In this analysis, I used 7 seasons of PFF data to train the model. The first step in an accurate wins above average model would be to use more data, perhaps using individual game data rather than the average over a season, and adding several more seasons worth of PFF data. 

To measure WAA, I propose replacing the player of focus' PFF grades with an average score across a given timeframe (generally, 1 season), and utilizing the model to compute an individual player's total adjusted wins over average for that timeframe. In this way, we have calculated precisely how many wins that player contributes to his team. 

## 4. Conclusions and Reflections
In this analysis I have reaffirmed a number of key consensus points about positional value in football.
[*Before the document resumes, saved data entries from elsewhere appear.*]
`config.mk`:
```
export PLATFORM = sky130hd
export DESIGN_NAME = ufc_flow_control
export DESIGN_NICKNAME = d
export VERILOG_FILES = /design/src/rtl/ufc_pkg.sv /design/src/rtl/ufc_flow_control.sv
export SDC_FILE = /design/constraint.sdc
export NUM_CORES = 1
export LEC_CHECK = 0
export BUFFER_PORTS_ARGS = -buffer_cell sky130_fd_sc_hd__buf_4
export CORE_MARGIN = 2
export CORE_UTILIZATION = 54
export DETAILED_ROUTE_END_ITERATION = 10
export GPL_TIMING_DRIVEN = 0
export MAX_ROUTING_LAYER = met4
export PLACE_DENSITY = 0.75
export SLEW_MARGIN = 5
export SYNTH_ARGS = -nofsm -noshare
export SYNTH_HDL_FRONTEND = slang
export SYNTH_SLANG_ARGS = --single-unit
```
`constraint.sdc`:
```
create_clock -name core_clk -period 2.4 [get_ports core_clk]
set_input_delay 0.12 -clock core_clk [delete_from_list [all_inputs] [get_ports core_clk]]
set_output_delay 0.12 -clock core_clk [all_outputs]
set_load 0.02 [all_outputs]
```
Quarterback passing was predicted to be a key component in the overall quality of a team. The passing game was shown to be, in general, more important than the run game both offensively and defensively. 

But how might this data be useful to a team? I propose that NFL teams can use this data in contract/salary calculations and negotiations. In graph 2 above, it was shown that an above average cornerback can contribute greatly to added wins. However, lower ranked cornerback units don't lose many more games. Perhaps a conclusion from this would be that overspending for big name cornerbacks is not necessarily a good idea, if money can be focused elsewhere. 

This data might also be useful in NFL draft scouting. Players who play the same position may have wildly different strengths. This data suggests that a linebacker who is very proficient in pass coverage, but weaker in the run game may be more valuable than a linebacker whose strength is run defense. Perhaps Offensive Tackles who are better at run blocking than pass blocking should be given a closer look. 

Of course, I want to discuss some potential limitations of this analysis. First, the sample size is big enough to draw some broad conclusions, but is not big enough to suggest any sort of grand reevaluation of positional value. PFF grades, while trusted by many as a metric of player quality, are not necessarily completely accurate nor independent from other variables - they may have personal bias, may be clouded by overall team quality, and do not include full knowledge of factors such as offensive scheme, coaching decisions, how the play was supposed to be run. 

Ultimately, I believe there are some interesting data to reflect on, to both challenge the approach in this analysis, as well as ones own domain knowledge.